▶ **Goal of the exercise**: Go through the material underneath and show every line where the string "clock" occurs.

──────────

<file path="src/sv/agbkf_pkg.sv">
// Shared types and constants of the angle and gyro bias Kalman filter.
`timescale 1ns / 1ps

package agbkf_pkg;

   localparam int IO_W  = 32;
   localparam int CFG_W = 31;
   localparam int IDX_W = 2;
   localparam int DT_W  = 17;

   localparam logic [IDX_W-1:0] REG_SAMPLE_PERIOD = 2'd0;
   localparam logic [IDX_W-1:0] REG_ANGLE_NOISE   = 2'd1;
   localparam logic [IDX_W-1:0] REG_BIAS_NOISE    = 2'd2;
   localparam logic [IDX_W-1:0] REG_MEASURE_NOISE = 2'd3;

   localparam logic [DT_W-1:0] DT_RESET = 17'd66;

   typedef enum logic [2:0] {
      ST_IDLE,
      ST_PREP,
      ST_MSTART,
      ST_MWAIT,
      ST_GAIN,
      ST_DSTART,
      ST_DWAIT,
      ST_OUT
   } state_type;

   typedef enum logic [3:0] {
      MOP_DT_RATE,
      MOP_DT_CBB,
      MOP_DT_S,
      MOP_K0_INNOV,
      MOP_K1_INNOV,
      MOP_K0_P00,
      MOP_K0_P01,
      MOP_K1_P00,
      MOP_K1_P01
   } mop_type;

   typedef struct packed {
      logic    load;
      logic    prep;
      logic    mul_start;
      logic    wb;
      mop_type op;
      logic    gain;
      logic    div_start;
      logic    out_load;
   } cmd_type;

   typedef struct packed {
      logic mul_done;
      logic div_done;
   } sts_type;

endpackage

</file>
<file path="src/sv/agbkf_ctrl.sv">
// Controller state machine that sequences predict, gain and update steps.
`timescale 1ns / 1ps

module agbkf_ctrl (
   input  logic               clock,
   input  logic               reset,
   input  logic               req_valid,
   output logic               req_ready,
   output logic               rsp_valid,
   input  logic               rsp_ready,
   output agbkf_pkg::cmd_type cmd,
   input  agbkf_pkg::sts_type sts
);

   agbkf_pkg::state_type state_ff, state_in;
   agbkf_pkg::mop_type   op_ff, op_in;
   logic                 rsp_valid_ff, rsp_valid_in;

   always_ff @(posedge clock) begin
      if (reset) begin
         state_ff     <= agbkf_pkg::ST_IDLE;
         op_ff        <= agbkf_pkg::MOP_DT_RATE;
         rsp_valid_ff <= 1'b0;
      end else begin
         state_ff     <= state_in;
         op_ff        <= op_in;
         rsp_valid_ff <= rsp_valid_in;
      end
   end

   always_comb begin
      state_in  = state_ff;
      op_in     = op_ff;
      req_ready = 1'b0;
      cmd       = '0;
      cmd.op    = op_ff;
      case (state_ff)
         agbkf_pkg::ST_IDLE: begin
            req_ready = 1'b1;
            if (req_valid) begin
               cmd.load = 1'b1;
               state_in = agbkf_pkg::ST_PREP;
            end
         end
         agbkf_pkg::ST_PREP: begin
            cmd.prep = 1'b1;
            op_in    = agbkf_pkg::MOP_DT_RATE;
            state_in = agbkf_pkg::ST_MSTART;
         end
         agbkf_pkg::ST_MSTART: begin
            cmd.mul_start = 1'b1;
            state_in      = agbkf_pkg::ST_MWAIT;
         end
         agbkf_pkg::ST_MWAIT: begin
            if (sts.mul_done) begin
               cmd.wb   = 1'b1;
               state_in = agbkf_pkg::ST_MSTART;
               case (op_ff)
                  agbkf_pkg::MOP_DT_RATE:  op_in = agbkf_pkg::MOP_DT_CBB;
                  agbkf_pkg::MOP_DT_CBB:   op_in = agbkf_pkg::MOP_DT_S;
                  agbkf_pkg::MOP_DT_S:     state_in = agbkf_pkg::ST_GAIN;
                  agbkf_pkg::MOP_K0_INNOV: op_in = agbkf_pkg::MOP_K1_INNOV;
                  agbkf_pkg::MOP_K1_INNOV: op_in = agbkf_pkg::MOP_K0_P00;
                  agbkf_pkg::MOP_K0_P00:   op_in = agbkf_pkg::MOP_K0_P01;
                  agbkf_pkg::MOP_K0_P01:   op_in = agbkf_pkg::MOP_K1_P00;
                  agbkf_pkg::MOP_K1_P00:   op_in = agbkf_pkg::MOP_K1_P01;
                  agbkf_pkg::MOP_K1_P01:   state_in = agbkf_pkg::ST_OUT;
                  default:                 state_in = agbkf_pkg::ST_IDLE;
               endcase
            end
         end
         agbkf_pkg::ST_GAIN: begin
            cmd.gain = 1'b1;
            state_in = agbkf_pkg::ST_DSTART;
         end
         agbkf_pkg::ST_DSTART: begin
            cmd.div_start = 1'b1;
            state_in      = agbkf_pkg::ST_DWAIT;
         end
         agbkf_pkg::ST_DWAIT: begin
            if (sts.div_done) begin
               op_in    = agbkf_pkg::MOP_K0_INNOV;
               state_in = agbkf_pkg::ST_MSTART;
            end
         end
         agbkf_pkg::ST_OUT: begin
            // Wait until the output register is free before loading it.
            if (!rsp_valid_ff || rsp_ready) begin
               cmd.out_load = 1'b1;
               state_in     = agbkf_pkg::ST_IDLE;
            end
         end
         default: begin
            state_in = agbkf_pkg::ST_IDLE;
         end
      endcase
   end

   always_comb begin
      if (cmd.out_load) begin
         rsp_valid_in = 1'b1;
      end else if (rsp_ready) begin
         rsp_valid_in = 1'b0;
      end else begin
         rsp_valid_in = rsp_valid_ff;
      end
   end

   assign rsp_valid = rsp_valid_ff;

endmodule

</file>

──────────

▶ **Answer for the task**:
   input  logic               clock,
   always_ff @(posedge clock) begin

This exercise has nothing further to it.